Robb: Cattle prices are still good for 2014
There is still optimism for higher cattle prices as beef cowherd numbers continue to shrink in North America and the country recovers from drought.
“If the U.S. economy will grow at least three percent, I believe the U.S. consumer will continue to purchase beef, rather than pork or chicken,” according to Jim Robb, director of the Livestock Marketing Information Center. “However, if the economy only grows one percent, pork and chicken are going to take more of our market share.”
Despite a slow growing U.S. economy, demand for beef is still improving at the consumer level.
“Consumption keeps going down, but consumption is not the same as demand,” Robb says. “It is really only half of the story. Demand per person is actually improving, but it has been doing that through the price side, not the quantity side,” he adds.
Beef exports have been strong the last two months, which Robb attributes primarily to Japan.
“Japan’s change towards accepting animals under 30 months of age, instead of 20, has really helped the U.S. export market,” he says. “The key is they are buying it in restaurants, not the grocery stores. Restaurants have started using sliced beef on top of their dishes instead of pork bellies, like they were using. That was a very positive switch for U.S. beef.”
With smaller cattle numbers and record high cattle prices, the U.S. consumer, like everyone else, is reacting, Robb continues.
“The domestic market will be the driver,” Robb notes. “Imports are going up a little bit. They went up this year because Australia and New Zealand have a bit of a drought. Those countries are completely forage-based, so they just start selling when there is a drought.”
It is not only the U.S. that sees shrinking cowherd numbers.
The Australian cattle herd is shrinking again after two years of growth, and herds in New Zealand and Europe are only maintaining their numbers.

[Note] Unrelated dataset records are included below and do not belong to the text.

**src/rtl/boot_loader_pkg.sv**
```systemverilog
// Shared types for the byte-stream boot loader.
package boot_loader_pkg;

  typedef enum logic [2:0] {
    LEN_LO,
    LEN_HI,
    DATA,
    WRITE,
    CSUM,
    RUN,
    ERROR
  } boot_state_e;

  localparam int BYTES_PER_WORD = 4;

endpackage

```
**src/rtl/boot_word_assembler.sv**
```systemverilog
// Shifts accepted bytes into a little-endian 32-bit word.
module boot_word_assembler
  import boot_loader_pkg::*;
(
  input  logic        clk_i,
  input  logic        rst_i,
  input  logic        byte_valid_i,
  input  logic [7:0]  byte_i,
  output logic [31:0] word_o,
  output logic        word_valid_o
);

  logic [1:0]  idx_q, idx_d;
  logic [31:0] word_q, word_d;

  localparam logic [1:0] LastIdx = 2'(BYTES_PER_WORD - 1);

  always_comb begin
    idx_d  = idx_q;
    word_d = word_q;
    if (byte_valid_i) begin
      idx_d  = idx_q + 2'd1;
      // newest byte enters at the top so the first lands in [7:0]
      word_d = {byte_i, word_q[31:8]};
    end
  end

  always_ff @(posedge clk_i) begin
    if (rst_i) begin
      idx_q  <= '0;
      word_q <= '0;
    end else begin
      idx_q  <= idx_d;
      word_q <= word_d;
    end
  end

  assign word_o       = word_q;
  assign word_valid_o = byte_valid_i && (idx_q == LastIdx);

endmodule

```
**src/rtl/boot_loader.sv**
```systemverilog
// Byte-stream image loader into instruction memory.
// Optional trailing XOR checksum: define BOOT_CHECKSUM_EN.
module boot_loader
  import boot_loader_pkg::*;
#(
  parameter int                    ADDR_WIDTH = 32,
  parameter logic [ADDR_WIDTH-1:0] BASE_ADDR  = '0,
  parameter int                    MEM_WORDS  = 256
) (
  input  logic                  clk_i,
  input  logic                  rst_i,
  input  logic                  rx_valid_i,
  input  logic [7:0]            rx_data_i,
  output logic                  rx_ready_o,
  output logic                  mem_req_o,
  input  logic                  mem_gnt_i,
  output logic [ADDR_WIDTH-1:0] mem_addr_o,
  output logic [31:0]           mem_wdata_o,
  output logic                  mem_we_o,
  output logic                  fetch_enable_o,
  output logic                  boot_done_o,
  output logic                  boot_err_o,
  output logic [15:0]           words_loaded_o
);

`ifdef BOOT_CHECKSUM_EN
  localparam boot_state_e TailSt = CSUM;
  logic [7:0] csum_q, csum_d;
`else
  localparam boot_state_e TailSt = RUN;
`endif

  boot_state_e state_q, state_d;
  logic [15:0] len_q, len_d;
  logic [15:0] cnt_q, cnt_d;
  logic [15:0] len_rx;
  logic        rx_fire;
  logic        word_valid;
  logic [31:0] word;

  assign rx_ready_o = !rst_i && (state_q == LEN_LO || state_q == LEN_HI ||
                                 state_q == DATA   || state_q == CSUM);
  assign rx_fire    = rx_valid_i && rx_ready_o;
  assign len_rx     = {rx_data_i, len_q[7:0]};

  boot_word_assembler u_asm (
    .clk_i        (clk_i),
    .rst_i        (rst_i),
    .byte_valid_i (rx_fire && state_q == DATA),
    .byte_i       (rx_data_i),
    .word_o       (word),
    .word_valid_o (word_valid)
  );

  always_comb begin
    state_d = state_q;
    len_d   = len_q;
    cnt_d   = cnt_q;
`ifdef BOOT_CHECKSUM_EN
    csum_d  = csum_q;
`endif
    case (state_q)
      LEN_LO: if (rx_fire) begin
        len_d[7:0] = rx_data_i;
        state_d    = LEN_HI;
      end
      LEN_HI: if (rx_fire) begin
        len_d[15:8] = rx_data_i;
        if (len_rx == 16'd0)
          state_d = TailSt;
        else if ({16'd0, len_rx} > 32'(MEM_WORDS))
          state_d = ERROR;
        else
          state_d = DATA;
      end
      DATA: begin
`ifdef BOOT_CHECKSUM_EN
        if (rx_fire) csum_d = csum_q ^ rx_data_i;
`endif
        if (word_valid) state_d = WRITE;
      end
      WRITE: if (mem_gnt_i) begin
        cnt_d   = cnt_q + 16'd1;
        state_d = (cnt_d == len_q) ? TailSt : DATA;
      end
`ifdef BOOT_CHECKSUM_EN
      CSUM: if (rx_fire)
        state_d = (rx_data_i == csum_q) ? RUN : ERROR;
`endif
      RUN, ERROR: ;
      default: state_d = ERROR;
    endcase
  end

  always_ff @(posedge clk_i) begin
    if (rst_i) begin
      state_q <= LEN_LO;
      len_q   <= '0;
      cnt_q   <= '0;
`ifdef BOOT_CHECKSUM_EN
      csum_q  <= '0;
`endif
    end else begin
      state_q <= state_d;
      len_q   <= len_d;
      cnt_q   <= cnt_d;
`ifdef BOOT_CHECKSUM_EN
      csum_q  <= csum_d;
`endif
    end
  end

  assign mem_req_o      = (state_q == WRITE);
  assign mem_we_o       = mem_req_o;
  assign mem_wdata_o    = word;
  assign mem_addr_o     = BASE_ADDR + ADDR_WIDTH'({cnt_q, 2'b00});
  assign fetch_enable_o = (state_q == RUN);
  assign boot_done_o    = (state_q == RUN);
  assign boot_err_o     = (state_q == ERROR);
  assign words_loaded_o = cnt_q;

endmodule

```
**config.mk**
```make
export PLATFORM = sky130hd
export DESIGN_NAME = boot_loader
export DESIGN_NICKNAME = d
export VERILOG_FILES = /design/src/rtl/boot_loader_pkg.sv /design/src/rtl/boot_word_assembler.sv /design/src/rtl/boot_loader.sv
export SDC_FILE = /design/constraint.sdc
export NUM_CORES = 1
export LEC_CHECK = 0
export ABC_AREA = 1
export BUFFER_PORTS_ARGS = -buffer_cell sky130_fd_sc_hd__buf_2
export CORE_ASPECT_RATIO = 2
export CORE_MARGIN = 8
export CORE_UTILIZATION = 35
export CTS_CLUSTER_SIZE = 14
export DETAILED_ROUTE_END_ITERATION = 10
export GPL_TIMING_DRIVEN = 0
export PLACE_DENSITY = 0.59
export SYNTH_ARGS = -nofsm -noshare
export SYNTH_HDL_FRONTEND = slang
export SYNTH_SLANG_ARGS = --single-unit
```
**constraint.sdc**
```tcl
create_clock -name clk_i -period 2.5 [get_ports clk_i]
set_input_delay 0.5 -clock clk_i [delete_from_list [all_inputs] [get_ports clk_i]]
set_output_delay 0.5 -clock clk_i [all_outputs]
set_load 0.01 [all_outputs]
```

Although some herds in South America and Canada are seeing slight increases in numbers, Mexico is shrinking significantly.
“We usually import 1.8 million head of feeder cattle into this country each year from Mexico,” Robb says. “We are running below last year’s numbers.”
Mexico has suffered from the same drought as the one that struck the Southern Plains.
“In a two year period, comparing 2012 to 2014, we are probably going to get a million head fewer Mexican feeder cattle than in 2012. They have a much smaller calf crop, which is a big deal,” Robb states. “They have mined their cowherds to the point they no longer have the cows they had, and they sold their replacement heifers, spayed their heifers and sold their lightweight calves. They are going to have to buy U.S. beef because they have decimated their cowherd.”
Canada also has a 25 percent smaller herd than they had in 2005.
“The driver in the cattle business in North America today is the U.S.,” Robb states. “Canada and Mexico are not periphery players in the cattle business now like they were a few years ago.”
However, Robb doesn’t see beef output in the U.S. increasing before 2017.
“Look at the biology of the industry,” he says. “First we have to slow down heifer and cow kill and save back some replacement heifers.”
It looked like the industry was doing just that when USDA released their cattle inventory report Jan. 1 this year, he said. The report showed that producers had saved back 1.9 percent more heifers than they had the previous year.
However, Robb says looking at heifer slaughter numbers since then, it is obvious to him that those heifers that were supposed to be saved back as replacements have already been slaughtered.
“As of mid-year, it is clear that the beef cow herd has shrunk even more,” he says.
Beef production numbers have stayed up because higher numbers of cows were slaughtered during the drought. It is a trend that won’t continue, Robb notes.
“In 2014, cow-beef production will be down over half a billion pounds,” Robb reports. “Fed cattle beef production will be down nearly one million pounds. This is going to be a huge decline in cow and beef production in this country.”
Robb sees the 2013 to 2014 market as much different than last year.
“The fed cattle market has been on a steep incline that is going to slow down,” he explains. “Last year, we had high cow kill numbers because of the drought, not only in the U.S. but also in Australia and New Zealand.”
“If we can keep the fed cattle market at the $130 to $134 mark, like the futures are saying, it will pull the cull cow prices up pretty strongly,” Robb continues. “I think the top end of cull cow prices may reach $0.90 to $0.95 per pound, maybe as much as one dollar. For a 1,300 pound cow that amounts to $1,300.”